Abstract

It is well known that intensified insulin treatment of poorly controlled type 1 diabetic patients may worsen an existing diabetic retinopathy (DR). This observation has been explained by an insulin-induced stimulation of the GH/IGF-I axis. Here, we report on three cases, where the progression of DR during intensified metabolic control was treated with manipulation of insulin therapy and/or by administration of octreotide. Serum concentrations of IGF-I, IGFBP-3, insulin, cystatin C, creatinine, endogenous creatinine clearance and HbA1c-levels were assessed by routine laboratory methods; serum IGF-I bioactivity was estimated by a highly specific kinase receptor activation assay.
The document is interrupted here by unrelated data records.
`config.mk`:
```
export PLATFORM = sky130hd
export DESIGN_NAME = qr2_sqrt
export DESIGN_NICKNAME = d
export VERILOG_FILES = /design/src/hdl/qr2_pkg.sv /design/src/hdl/qr2_sqrt.sv
export SDC_FILE = /design/constraint.sdc
export NUM_CORES = 2
export LEC_CHECK = 0
export BUFFER_PORTS_ARGS = -buffer_cell sky130_fd_sc_hd__buf_2
export CAP_MARGIN = 20
export CORE_MARGIN = 4
export CORE_UTILIZATION = 58
export CTS_BUF_LIST = sky130_fd_sc_hd__clkbuf_2
export CTS_CLUSTER_SIZE = 10
export DETAILED_ROUTE_END_ITERATION = 12
export MAX_ROUTING_LAYER = met4
export PLACE_DENSITY = 0.72
export SLEW_MARGIN = 20
export SYNTH_ARGS = -nofsm -noshare
export SYNTH_HDL_FRONTEND = slang
export SYNTH_MEMORY_MAX_BITS = 65536
export SYNTH_SLANG_ARGS = --single-unit
```
`constraint.sdc`:
```
create_clock -name clk -period 4.64 [get_ports clk]
set_input_delay 0.696 -clock clk [delete_from_list [all_inputs] [get_ports clk]]
set_output_delay 0.696 -clock clk [all_outputs]
set_load 0.02 [all_outputs]
```
`src/hdl/qr2_pkg.sv`:
```
package qr2_pkg;

  localparam int DATA_WIDTH_DEF = 32;
  localparam int FRAC_Q         = 30;
  localparam int SQRT_STEPS     = 32;
  localparam int DIV_STEPS      = FRAC_Q + 1;
  localparam int P_W            = 35;
  localparam int U_W            = 33;

  typedef struct packed {
    logic signed [31:0] v1x;
    logic signed [31:0] v1y;
    logic signed [31:0] v2x;
    logic signed [31:0] v2y;
  } vec_t;

  typedef struct packed {
    logic [31:0]        n1;
    logic               s1x;
    logic signed [31:0] v2x;
    logic signed [31:0] v2y;
  } d1_side_t;

  typedef struct packed {
    logic [31:0]          mux;
    logic [31:0]          muy;
    logic                 sx;
    logic                 sy;
    logic signed [31:0]   e1x;
    logic signed [31:0]   e1y;
    logic [31:0]          n1;
    logic signed [P_W-1:0] p;
  } s2_side_t;

  typedef struct packed {
    logic                  sx;
    logic signed [31:0]    e1x;
    logic signed [31:0]    e1y;
    logic [31:0]           n1;
    logic [31:0]           n2;
    logic signed [P_W-1:0] p;
  } d2_side_t;

  function automatic logic [31:0] mag32(input logic signed [31:0] x);
    mag32 = x[31] ? 32'(-x) : 32'(x);
  endfunction

  // Apply the sign to a quotient magnitude; a zero norm gives zero.
  function automatic logic signed [31:0] unit_fix(input logic neg, input logic [30:0] q,
                                                  input logic zero);
    logic signed [31:0] pos;
    pos = {1'b0, q};
    if (zero) unit_fix = '0;
    else if (neg) unit_fix = -pos;
    else unit_fix = pos;
  endfunction

endpackage

```
`src/hdl/qr2_sqrt.sv`:
```
module qr2_sqrt #(
  parameter int SIDE_W = 1
) (
  input  logic              clk,
  input  logic              rst_n,
  input  logic              en,
  input  logic              in_valid,
  input  logic [63:0]       in_rad,
  input  logic [SIDE_W-1:0] in_side,
  output logic              out_valid,
  output logic [31:0]       out_root,
  output logic [SIDE_W-1:0] out_side
);

  localparam int N = qr2_pkg::SQRT_STEPS;

  logic              valid_r [N];
  logic [63:0]       rad_r   [N];
  logic [33:0]       rem_r   [N];
  logic [31:0]       root_r  [N];
  logic [SIDE_W-1:0] side_r  [N];

  genvar k;
  for (k = 0; k < N; k++) begin : g_step
    logic              v_i;
    logic [63:0]       rad_i;
    logic [33:0]       rem_i;
    logic [31:0]       root_i;
    logic [SIDE_W-1:0] side_i;
    logic [35:0]       rem_sh;
    logic [35:0]       trial;
    logic [35:0]       diff;
    logic              ge;

    if (k == 0) begin : g_first
      assign v_i    = in_valid;
      assign rad_i  = in_rad;
      assign rem_i  = '0;
      assign root_i = '0;
      assign side_i = in_side;
    end else begin : g_next
      assign v_i    = valid_r[k-1];
      assign rad_i  = rad_r[k-1];
      assign rem_i  = rem_r[k-1];
      assign root_i = root_r[k-1];
      assign side_i = side_r[k-1];
    end

    // bring down two radicand bits, try root*4+1
    assign rem_sh = {rem_i, rad_i[63:62]};
    assign trial  = {2'b00, root_i, 2'b01};
    assign diff   = rem_sh - trial;
    assign ge     = (rem_sh >= trial);

    always_ff @(posedge clk) begin
      if (!rst_n) begin
        valid_r[k] <= 1'b0;
      end else if (en) begin
        valid_r[k] <= v_i;
      end
    end

    always_ff @(posedge clk) begin
      if (en) begin
        rad_r[k]  <= {rad_i[61:0], 2'b00};
        rem_r[k]  <= ge ? diff[33:0] : rem_sh[33:0];
        root_r[k] <= {root_i[30:0], ge};
        side_r[k] <= side_i;
      end
    end
  end

  assign out_valid = valid_r[N-1];
  assign out_root  = root_r[N-1];
  assign out_side  = side_r[N-1];

endmodule

```
==> summary.md <==
| Metric | Value |
|---|---|
| Latest clock arrival within the worst-skew pair | `~1.9 ns` |
| Row count | `166` |
| Most frequent CP cell | `inv_1` |
| Boundary Pins | `103` |
| Tcrit/Tclk final | `89.0%` |
| Xor/xnor share of the synthesized area | `under 10%` |
| Die extent in y | `between 400 and 500 µm` |
| Clock Path Buffers | `4` |
| Post-synth EDFFs | `2,586` |
| Final Non-Filler Cells | `around 13,000` |
| Synth cell count leaders | `2,586 x edfxtp_1, 698 x inv_1, 630 x nand2_1` |
| H-tree level count | `6` |
| Via count of the first global-routing pass | `74,100` |
| Clk sink count | `2,587` |
| RR Startpoint | `root_r[25][3]` |
| WP data arrival | `5.57 ns` |
| Worst Setup End Kind | `register` |
| Main combinational cell family by area after synthesis | `simple AND/OR/NAND/NOR gates` |
| Vias per cell | `between 5 and 6` |
| Compound-Gate Fraction of Synth Area | `9.46%` |
| PD cells | `451 nW/µm²` |
| Detailed placement HPWL | `171 mm` |
| Leakage power | `around 52 nW` |
| Avg Inst Size Synth | `~13 µm²` |
| Synthesized area | `119,000 µm²` |
| Post-route DRC violation count | `0` |
| Clk slew on worst S/H paths | `0.10 ns` |
| Slowest CP cell | `o21ba_2` |
| Run status | `complete, no violations` |
| First-pass GRT wire length | `390 mm` |
| R2R depth | `11` |
| Initial antenna violation count | `6` |
| 1st-iter DRT viols | `around 5,500` |
| FF-to-FF End | `rem_r[1][351]` |
| Crit path required time | `between 6 and 7 ns` |
| Crit-path max FO | `28` |
| Port buffer count | `102` |
| Synth Area in Simple Gates | `9.76%` |
| NumNets Final | `10,700` |
| All-layer global routing usage | `23.6%` |
| Setup Skew | `0.157 ns` |
| Synth Register Bits | `2,587` |
| Final ANT Viol Nets | `0` |
| Startpoint types | `register` |
| Register area share after synthesis | `65.1%` |
| Critical path class | `reg2reg` |
| Total core area | `slightly above 200,000 µm²` |
| TritonCTS clock tree | `yes` |
| Worst VDD drop | `0.289 mV` |
| Slew @ Worst Pin | `1.14 ns` |
| Placed instance count | `11,800` |
| Num CTS Buffers | `654` |
| Fraction of layout cells with a size suffix above 1 | `a little over an eighth` |
| Largest net degree at the start of global routing | `159` |
| Setup TNS | `0 ns` |
| Hold Crit Class | `reg2reg` |
| Final setup viols | `0` |
| Cell with the most instances after synthesis | `edfxtp_1` |
| Via Count | `74,100` |
| Hold EP | `rad_r[1][240]` |
| Max Cap Viol | `0` |
| Gr ovfl total | `0` |
| Final Critical Period | `4.13 ns` |
| Smallest hold slack | `between 0.3 and 0.4 ns` |
| Async SR Flop Fraction | `0%` |
| Layout Area Growth over Synthesis | `10.3%` |
| Routed WL per cell | `around 19 µm` |
| Mux share of post-synthesis cell area | `0.845%` |
| Min-delay src | `rad_r[1][176]` |
| Final Hold Fails | `0` |
| RSZ-0062 raised after global routing | `false` |
| Synth top area cells | `edfxtp_1 65%, ha_1 5.9%, xor2_1 3.2%` |
| Area leader, netlist | `edfxtp_1` |
| Slew Viols, Final | `0` |
| Die area | `213,000 µm²` |
| R2R setup slack | `0.51 ns` |
| Initial Utilization | `58.3%` |
| Adder-cell share of the synthesized area | `5.89%` |
| Post-synth top flop | `edfxtp_1` |
| Worst Hold Path Cells | `0` |
| Cell Chain, Critical Path | `inv_1 > ha_1 > a211oi_1 > o211ai_1 > o21ai_0 > nor3_1 > o41ai_1 > buf_4 > o21ba_2 > inv_1 > mux2_2` |
| Highest clock rate | `0.242 GHz` |
| Syn Inst Count | `roughly 9,000` |
| Syn nets | `~9,800` |
| WL final | `between 200 and 250 mm` |
| Die X-Extent | `approximately 460 µm` |
| Post-CTS sizing | `0` |
| Syn. warnings | `0` |
| Synth unique cells | `91` |
| Worst stage delay on the critical path | `0.52 ns` |
| GP Congestion | `0.938` |
| Synth top area share | `roughly two thirds` |
| CTS root buffer | `clkbuf_2` |
| Max-slew headroom | `23.7%` |
| Pre-antenna DRT Iters | `8` |
## what timing repair did
item / CTS / global route
setup buffers: 0 / 0
hold buffers: 206 / 0
setup endpoints to repair: 0 / 0
endpoints found under the hold margin: 2684 / 0
## per-layer routing
layer | GRT usage (%) | up-vias | routed length, µm
li1 | - | 36100 | -
met1 | 29.9 | 35400 | 104000
met2 | 38.2 | 2065 | 120000
met3 | 4.05 | 557 | 12300
met4 | 9.31 | 0 | 8430
met5 | - | - | 0
## power by group
part / leakage, nW / total, mW / internal, mW / switching, mW
clock network: 4.39 / 15.0 / 6.02 / 8.98
registers: 24.9 / 31.3 / 29.4 / 1.94
logic: 22.5 / 13.0 / 5.54 / 7.49
total: 51.8 / 59.4 / 41.0 / 18.4
## metrics by stage
step	instance area, µm²	power, mW	setup slack [ns]	util (%)
after CTS	132000	60.0	0.610	64.3
final	132000	59.4	0.512	64.3
after detailed placement	124000	44.6	0.688	60.5
after global placement	124000	44.3	0.607	60.5
after floorplan	119000	40.5	1.13	-
after global routing	132000	63.1	0.280	64.3
## sequential cells by signal, summed over array words and instances (netlist names)
name / flops
side_r: 32
valid_r: 32
rem_r: 1003
rad_r: 992
root_r: 528
## worst max path at each step
stage / slack, ns / startpoint / endpoint
detailed placement: 0.69 / root_r[25][3] / rem_r[1][351]
global placement: 0.61 / root_r[25][3] / rem_r[1][351]
global route: 0.28 / rem_r[0][70] / rem_r[0][131]
finish: 0.51 / root_r[25][3] / rem_r[1][351]
CTS: 0.61 / root_r[25][3] / rem_r[1][351]
floorplan: 1.13 / rem_r[0][158] / rem_r[0][195]
## final cells by class
class / count / area, µm²
Timing Repair Buffer: 417 / 3700
Multi-Input combinational cell: 5661 / 38500
Fill cell: 15400 / 72900
Clock buffer: 908 / 4540
Clock inverter: 204 / 1210
Inverter: 700 / 2630
Tap cell: 2688 / 3360
Antenna cell: 13 / 32.5
Sequential cell: 2587 / 77700
## placed cells by master (no fill, tap or decap), types with 30 or more instances in the layout
master	instances
buf_4	87
a31oi_1	46
nor2b_1	71
clkinv_1	135
and2_1	30
a211oi_1	47
buf_2	101
a21oi_1	585
xor2_1	437
edfxtp_1	2586
ha_1	562
nand3_1	122
or4_1	71
nand4_1	83
nand2_1	630
clkinv_2	32
or2_2	48
or3_1	86
o31ai_1	60
dlygate4sd3_1	205
o21a_1	93
nor4_1	108
mux2_2	77
inv_1	698
clkbuf_2	908
o21ai_0	453
a21o_1	223
and3_1	77
o211ai_1	39
nand2b_1	84
nor2_1	551
xnor2_1	407
o21bai_1	49
nor3_1	237
## critical path: cells and delay by family (launching register included)
family          cells  cell delay [ns]
compound gates      5             1.91
fa+ha+maj           1             0.34
buf+inv             3             0.54
flops               1             0.49
mux                 1             0.34
simple gates        1             0.15
## logic make-up (layout without fill, tap and decap cells)
| logic type | count (synthesis) | in the layout |
|---|---|---|
| simple gates | 2340 | 2340 |
| compound gates | 1823 | 1823 |
| xor+xnor | 844 | 844 |
| buf+inv | 874 | 2229 |
| fa+ha+maj | 562 | 562 |
| mux | 91 | 91 |
| other cells | 1 | 14 |
| flops | 2587 | 2587 |
(Power assumes the default switching activity.)
$ cat src/t32c_pkg.sv
// Shared types, constants and group classifiers for the Thumb-2 32-bit word classifier.
package t32c_pkg;

    localparam int INSN_W  = 32;
    localparam int CLASS_W = 4;

    localparam logic [3:0] REG_SP = 4'hd;
    localparam logic [3:0] REG_PC = 4'hf;

    // Exact MRS encoding that is accepted; bits 11..8 (Rd) are masked off
    localparam logic [31:0] MRS_MASK  = 32'hffff_f0ff;
    localparam logic [31:0] MRS_MATCH = 32'hf3ef_8000;

    // Branch/misc group op values with a special meaning
    localparam logic [6:0] BR_OP_MSR  = 7'b0111000;
    localparam logic [6:0] BR_OP_HINT = 7'b0111010;
    localparam logic [6:0] BR_OP_MRS  = 7'b0111110;

    typedef enum logic [CLASS_W-1:0] {
        CLS_REJECT  = 4'd0,
        CLS_GENERIC = 4'd1,
        CLS_ADR_T3  = 4'd2,
        CLS_ADR_T2  = 4'd3,
        CLS_NOP     = 4'd4,
        CLS_B_T3    = 4'd5,
        CLS_B_T4    = 4'd6,
        CLS_BLX_T2  = 4'd7,
        CLS_BL_T1   = 4'd8,
        CLS_LDR_LIT = 4'd9
    } cls_t;

    typedef enum logic [3:0] {
        GRP_NONE   = 4'd0,
        GRP_MIM    = 4'd1,
        GRP_IMM    = 4'd2,
        GRP_BRANCH = 4'd3,
        GRP_LDM    = 4'd4,
        GRP_SHR    = 4'd5,
        GRP_STR    = 4'd6,
        GRP_LDR    = 4'd7,
        GRP_REG    = 4'd8,
        GRP_MUL    = 4'd9,
        GRP_MULL   = 4'd10
    } grp_t;

    // Register-field checks worked out in the first stage
    typedef struct packed {
        logic rn_sp;
        logic rn_pc;
        logic rd_sp;
        logic rd_pc;
        logic rm_sp;
        logic rm_pc;
        logic rt_sp;
        logic rt_pc;
        logic rn_eq_rt;
        logic multi_reg;
        logic rn_listed;
    } reg_flags_t;

    typedef struct packed {
        logic [INSN_W-1:0] word;
        grp_t              grp;
        reg_flags_t        flags;
    } s1_t;

    typedef struct packed {
        grp_t grp;
        cls_t res_mim;
        cls_t res_imm;
        cls_t res_branch;
        cls_t res_ldm;
        cls_t res_shr;
        cls_t res_str;
        cls_t res_ldr;
        cls_t res_reg;
        cls_t res_mul;
        cls_t res_mull;
    } s2_t;

    function automatic cls_t gen_or_rej(input logic rej);
        return rej ? CLS_REJECT : CLS_GENERIC;
    endfunction

    // Data processing, modified immediate
    function automatic cls_t cls_mim(input logic [31:0] w, input reg_flags_t f);
        logic [3:0] op;
        logic       s;
        logic       rn_bad;
        logic       rd_bad;
        cls_t       res;
        op     = w[24:21];
        s      = w[20];
        rn_bad = f.rn_sp | f.rn_pc;
        rd_bad = f.rd_sp | f.rd_pc;
        case (op) inside
            4'd0, 4'd4, 4'd8, 4'd13: res = gen_or_rej(rn_bad || (f.rd_pc && !s) || f.rd_sp);
            4'd1, 4'd10, 4'd11, 4'd14: res = gen_or_rej(rd_bad || rn_bad);
            4'd2, 4'd3:              res = gen_or_rej(rd_bad || f.rn_sp);
            default:                 res = CLS_REJECT;
        endcase
        return res;
    endfunction

    // Data processing, plain binary immediate
    function automatic cls_t cls_imm(input logic [31:0] w, input reg_flags_t f);
        logic [4:0] op;
        cls_t       res;
        op = w[24:20];
        if (f.rd_sp || f.rd_pc)
            res = CLS_REJECT;
        else if (op == 5'd0 || op == 5'd10)
        begin
            if (f.rn_pc)
                res = (op == 5'd0) ? CLS_ADR_T3 : CLS_ADR_T2;
            else
                res = CLS_GENERIC;
        end
        else if (op[2:0] == 3'd4 || (op & 5'h15) == 5'h10)
            res = gen_or_rej(f.rn_sp || f.rn_pc);
        else if (op == 5'd22)
            res = gen_or_rej(f.rn_sp);
        else
            res = CLS_REJECT;
        return res;
    endfunction

    // Branches and miscellaneous control
    function automatic cls_t cls_branch(input logic [31:0] w, input reg_flags_t f);
        logic [6:0] op;
        logic [2:0] op1;
        cls_t       res;
        op  = w[26:20];
        op1 = w[14:12];
        if (op1[0])
            res = op1[2] ? CLS_BL_T1 : CLS_B_T4;
        else if (op1[2])
            res = CLS_BLX_T2;
        else if (op == BR_OP_MSR)
            res = gen_or_rej(w[9:8] != 2'b00 || f.rn_sp || f.rn_pc);
        else if (op == BR_OP_HINT)
            res = (w[10:8] == 3'b000) ? CLS_NOP : CLS_REJECT;
        else if (op == BR_OP_MRS)
            res = gen_or_rej((w & MRS_MASK) != MRS_MATCH || f.rd_sp || f.rd_pc);
        else if (op[5:3] == 3'b111)
            res = CLS_REJECT;
        else
            res = CLS_B_T3;
        return res;
    endfunction

    // Load/store multiple
    function automatic cls_t cls_ldm(input logic [31:0] w, input reg_flags_t f);
        logic [1:0] op;
        cls_t       res;
        op = w[24:23];
        if (op == 2'd0 || op == 2'd3 || !f.multi_reg || f.rn_pc)
            res = CLS_REJECT;
        else if (w[20] && ((w[15] && w[14]) || w[13]))
            res = CLS_REJECT;
        else if (!w[20] && (w[15] || w[13]))
            res = CLS_REJECT;
        else
            res = gen_or_rej(w[21] && f.rn_listed);
        return res;
    endfunction

    // Data processing, shifted register
    function automatic cls_t cls_shr(input logic [31:0] w, input reg_flags_t f);
        logic [3:0] op;
        logic       s;
        logic       rn_bad;
        logic       rd_bad;
        logic       rm_bad;
        cls_t       res;
        op     = w[24:21];
        s      = w[20];
        rn_bad = f.rn_sp | f.rn_pc;
        rd_bad = f.rd_sp | f.rd_pc;
        rm_bad = f.rm_sp | f.rm_pc;
        case (op) inside
            4'd0, 4'd4, 4'd8, 4'd13:
                res = gen_or_rej(rn_bad || rm_bad || (f.rd_pc && !s) || f.rd_sp);
            4'd1, 4'd6, 4'd10, 4'd11, 4'd14:
                res = gen_or_rej(rd_bad || rm_bad || rn_bad);
            4'd2, 4'd3:
                res = gen_or_rej(rd_bad || rm_bad || f.rn_sp);
            default:
                res = CLS_REJECT;
        endcase
        return res;
    endfunction

    // Single store
    function automatic cls_t cls_str(input logic [31:0] w, input reg_flags_t f);
        logic [2:0] op1;
        logic [5:0] op2;
        logic       rt_rej;
        cls_t       res;
        op1    = w[23:21];
        op2    = w[11:6];
        rt_rej = (op1[1:0] == 2'd2) ? f.rt_pc : (f.rt_sp | f.rt_pc);
        if (f.rn_pc || rt_rej)
            res = CLS_REJECT;
        else if (op1 < 3'd3)
        begin
            if (op2 == 6'd0)
                res = gen_or_rej(f.rm_sp || f.rm_pc);
            else if ((op2 & 6'h24) == 6'h24 || (op2 & 6'h30) == 6'h30)
                res = gen_or_rej((!w[10] && !w[8]) || (w[8] && f.rn_eq_rt));
            else
                res = CLS_REJECT;
        end
        else if (op1 >= 3'd4 && op1 <= 3'd6)
            res = CLS_GENERIC;
        else
            res = CLS_REJECT;
        return res;
    endfunction

    // Single word load
    function automatic cls_t cls_ldr(input logic [31:0] w, input reg_flags_t f);
        logic [1:0] op1;
        logic [5:0] op2;
        logic       p;
        logic       u;
        logic       wb;
        cls_t       res;
        op1 = w[24:23];
        op2 = w[11:6];
        p   = w[10];
        u   = w[9];
        wb  = w[8];
        if (op1[1])
            res = CLS_REJECT;
        else if (f.rn_pc)
            res = f.rt_pc ? CLS_REJECT : CLS_LDR_LIT;
        else if (op1 == 2'd0 && op2 == 6'd0)
            res = gen_or_rej(f.rm_sp || f.rm_pc);
        else if (op1 == 2'd1)
            res = CLS_GENERIC;
        else if ((op2 & 6'h24) == 6'h24 || (op2 & 6'h3c) == 6'h30)
            res = gen_or_rej((!p && !wb) || (wb && f.rn_eq_rt)
                             || (p && u && !wb && (f.rt_sp || f.rt_pc)));
        else
            res = CLS_REJECT;
        return res;
    endfunction

    // Data processing, register
    function automatic cls_t cls_reg(input logic [31:0] w, input reg_flags_t f);
        logic [3:0] op1;
        logic [3:0] op2;
        logic       rd_bad;
        logic       rm_bad;
        logic       any_bad;
        cls_t       res;
        op1     = w[23:20];
        op2     = w[7:4];
        rd_bad  = f.rd_sp | f.rd_pc;
        rm_bad  = f.rm_sp | f.rm_pc;
        any_bad = rd_bad | rm_bad | f.rn_sp | f.rn_pc;
        if (w[15:12] != 4'hf)
            res = CLS_REJECT;
        else if (!op1[3] && op2 == 4'd0)
            res = gen_or_rej(any_bad);
        else if (op2[3] && op1 <= 4'd5)
            res = gen_or_rej(rd_bad || rm_bad);
        else if (op1[3] && !op2[3])
            res = gen_or_rej(op2[1:0] == 2'd3 || op1[1:0] == 2'd3 || any_bad);
        else if (op1[3:2] == 2'd2 && op2[3:2] == 2'd2)
            res = gen_or_rej((op1[1] && op2[1:0] != 2'd0) || any_bad);
        else
            res = CLS_REJECT;
        return res;
    endfunction

    // Multiply and multiply-accumulate
    function automatic cls_t cls_mul(input logic [31:0] w, input reg_flags_t f);
        logic [4:0] op12;
        cls_t       res;
        op12 = {w[22:20], w[5:4]};
        if (w[7:6] != 2'd0 || f.rn_pc || f.rm_pc || f.rt_pc || f.rd_pc)
            res = CLS_REJECT;
        else if (((op12 & 5'h1c) == 5'h04 || !op12[1]) && op12 != 5'h1d)
            res = CLS_GENERIC;
        else
            res = CLS_REJECT;
        return res;
    endfunction

    // Long multiply and divide
    function automatic cls_t cls_mull(input logic [31:0] w, input reg_flags_t f);
        logic [6:0] op12;
        cls_t       res;
        op12 = {w[22:20], w[7:4]};
        if (f.rn_pc || f.rm_pc || f.rt_pc || f.rd_pc)
            res = CLS_REJECT;
        else if ((op12 & 7'h6e) == 7'h46 || op12 == 7'h66 || (op12 & 7'h7c) == 7'h48
                 || (op12 & 7'h1f) == 7'h00 || (op12 & 7'h5f) == 7'h1f)
            res = CLS_GENERIC;
        else
            res = CLS_REJECT;
        return res;
    endfunction

endpackage
interface modexp_out_if import modexp_pkg::*; ();
    logic               valid;
    logic               ready;
    logic [FIELD_W-1:0] result_value;
    logic               modulus_error;

    modport source (output valid, output result_value, output modulus_error, input ready);
    modport sink   (input valid, input result_value, input modulus_error, output ready);
endinterface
Visual acuity and retinopathy stage was assessed by established clinical methods including fluorescein angiography. After glycaemic control was improved by intensified insulin therapy, serum IGF-I levels acutely increased. Subsequently, DR progressed to an advanced stage (“florid retinopathy”), with macular edema, and proliferation of new vessels (in two cases). Immediate reduction of insulin dosage and administration of octreotide lowered serum total IGF-I levels (and IGF-I bioactivity as measured in one patient). Subsequently, macular edema resolved partly, and visual acuity improved, allowing laser photocoagulation to be performed. In conclusion, in poorly controlled type 1 diabetic patients, intensified insulin therapy is able to cause florid DR with acute macular edema. These sight-threatening changes may improve by short-term reduction of insulin dosage or by administration of octreotide, and we speculate that this may be related to down-regulation of (serum) IGF-I.